Extracted entries
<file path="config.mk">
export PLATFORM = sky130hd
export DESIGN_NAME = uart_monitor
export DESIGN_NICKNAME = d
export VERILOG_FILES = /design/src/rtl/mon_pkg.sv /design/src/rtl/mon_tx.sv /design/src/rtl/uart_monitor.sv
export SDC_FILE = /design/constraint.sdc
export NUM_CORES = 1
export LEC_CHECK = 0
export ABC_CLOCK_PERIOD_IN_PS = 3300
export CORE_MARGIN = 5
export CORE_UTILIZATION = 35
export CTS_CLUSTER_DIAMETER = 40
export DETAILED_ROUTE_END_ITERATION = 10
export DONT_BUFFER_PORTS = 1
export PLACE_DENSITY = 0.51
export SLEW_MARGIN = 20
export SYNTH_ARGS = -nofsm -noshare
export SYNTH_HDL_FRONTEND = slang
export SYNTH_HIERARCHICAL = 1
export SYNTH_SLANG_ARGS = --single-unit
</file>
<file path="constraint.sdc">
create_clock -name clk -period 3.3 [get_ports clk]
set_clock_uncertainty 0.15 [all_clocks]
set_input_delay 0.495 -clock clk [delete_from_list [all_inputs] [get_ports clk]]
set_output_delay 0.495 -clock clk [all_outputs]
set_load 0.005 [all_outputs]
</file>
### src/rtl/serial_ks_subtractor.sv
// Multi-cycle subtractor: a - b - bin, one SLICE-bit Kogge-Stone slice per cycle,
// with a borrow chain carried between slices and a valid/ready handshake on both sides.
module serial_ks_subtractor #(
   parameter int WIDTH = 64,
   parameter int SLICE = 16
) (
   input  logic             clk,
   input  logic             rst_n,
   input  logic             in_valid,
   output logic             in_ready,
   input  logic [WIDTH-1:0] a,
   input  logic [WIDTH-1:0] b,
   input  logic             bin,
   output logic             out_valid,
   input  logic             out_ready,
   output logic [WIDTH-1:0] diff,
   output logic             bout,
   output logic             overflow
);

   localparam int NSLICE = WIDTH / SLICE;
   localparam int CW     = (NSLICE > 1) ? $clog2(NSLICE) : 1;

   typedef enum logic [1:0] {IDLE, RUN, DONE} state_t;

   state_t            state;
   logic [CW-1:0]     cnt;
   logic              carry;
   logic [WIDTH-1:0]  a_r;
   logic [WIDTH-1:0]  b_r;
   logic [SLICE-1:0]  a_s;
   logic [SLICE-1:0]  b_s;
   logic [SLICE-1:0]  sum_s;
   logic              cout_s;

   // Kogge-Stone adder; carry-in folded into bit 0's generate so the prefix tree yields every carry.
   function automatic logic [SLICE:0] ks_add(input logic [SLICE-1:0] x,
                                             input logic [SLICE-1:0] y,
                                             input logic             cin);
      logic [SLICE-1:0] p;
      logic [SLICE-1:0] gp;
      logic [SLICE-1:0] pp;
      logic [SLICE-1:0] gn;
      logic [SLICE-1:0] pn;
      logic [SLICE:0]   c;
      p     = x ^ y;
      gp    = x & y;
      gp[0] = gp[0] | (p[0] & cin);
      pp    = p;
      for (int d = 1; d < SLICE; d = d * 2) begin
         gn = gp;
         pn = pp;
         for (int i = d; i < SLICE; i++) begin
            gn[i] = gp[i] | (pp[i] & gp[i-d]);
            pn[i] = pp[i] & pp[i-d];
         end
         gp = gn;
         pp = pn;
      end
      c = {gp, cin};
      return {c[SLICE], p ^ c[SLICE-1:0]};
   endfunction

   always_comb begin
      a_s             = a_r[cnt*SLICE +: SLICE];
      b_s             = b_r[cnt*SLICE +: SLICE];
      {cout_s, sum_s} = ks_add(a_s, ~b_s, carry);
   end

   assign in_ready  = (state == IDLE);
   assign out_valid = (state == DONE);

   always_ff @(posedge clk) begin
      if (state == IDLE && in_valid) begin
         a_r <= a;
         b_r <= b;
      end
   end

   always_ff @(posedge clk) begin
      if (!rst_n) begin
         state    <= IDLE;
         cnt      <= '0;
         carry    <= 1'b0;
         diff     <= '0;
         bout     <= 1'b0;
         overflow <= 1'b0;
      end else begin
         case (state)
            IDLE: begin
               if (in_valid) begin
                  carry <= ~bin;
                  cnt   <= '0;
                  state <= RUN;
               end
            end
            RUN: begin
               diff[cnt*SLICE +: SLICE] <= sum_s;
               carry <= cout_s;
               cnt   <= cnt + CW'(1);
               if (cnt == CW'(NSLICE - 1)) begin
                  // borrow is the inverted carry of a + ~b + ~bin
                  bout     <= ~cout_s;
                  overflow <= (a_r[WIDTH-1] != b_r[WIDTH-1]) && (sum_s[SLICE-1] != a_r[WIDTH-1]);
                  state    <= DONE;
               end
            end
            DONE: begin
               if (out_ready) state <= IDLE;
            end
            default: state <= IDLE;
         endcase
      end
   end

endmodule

Task directions
Take the line that contains "state <= RUN;" and each line after it down to the last of the records, and retype them exactly; add nothing else.

Exercise result
                  state <= RUN;
               end
            end
            RUN: begin
               diff[cnt*SLICE +: SLICE] <= sum_s;
               carry <= cout_s;
               cnt   <= cnt + CW'(1);
               if (cnt == CW'(NSLICE - 1)) begin
                  // borrow is the inverted carry of a + ~b + ~bin
                  bout     <= ~cout_s;
                  overflow <= (a_r[WIDTH-1] != b_r[WIDTH-1]) && (sum_s[SLICE-1] != a_r[WIDTH-1]);
                  state    <= DONE;
               end
            end
            DONE: begin
               if (out_ready) state <= IDLE;
            end
            default: state <= IDLE;
         endcase
      end
   end

endmodule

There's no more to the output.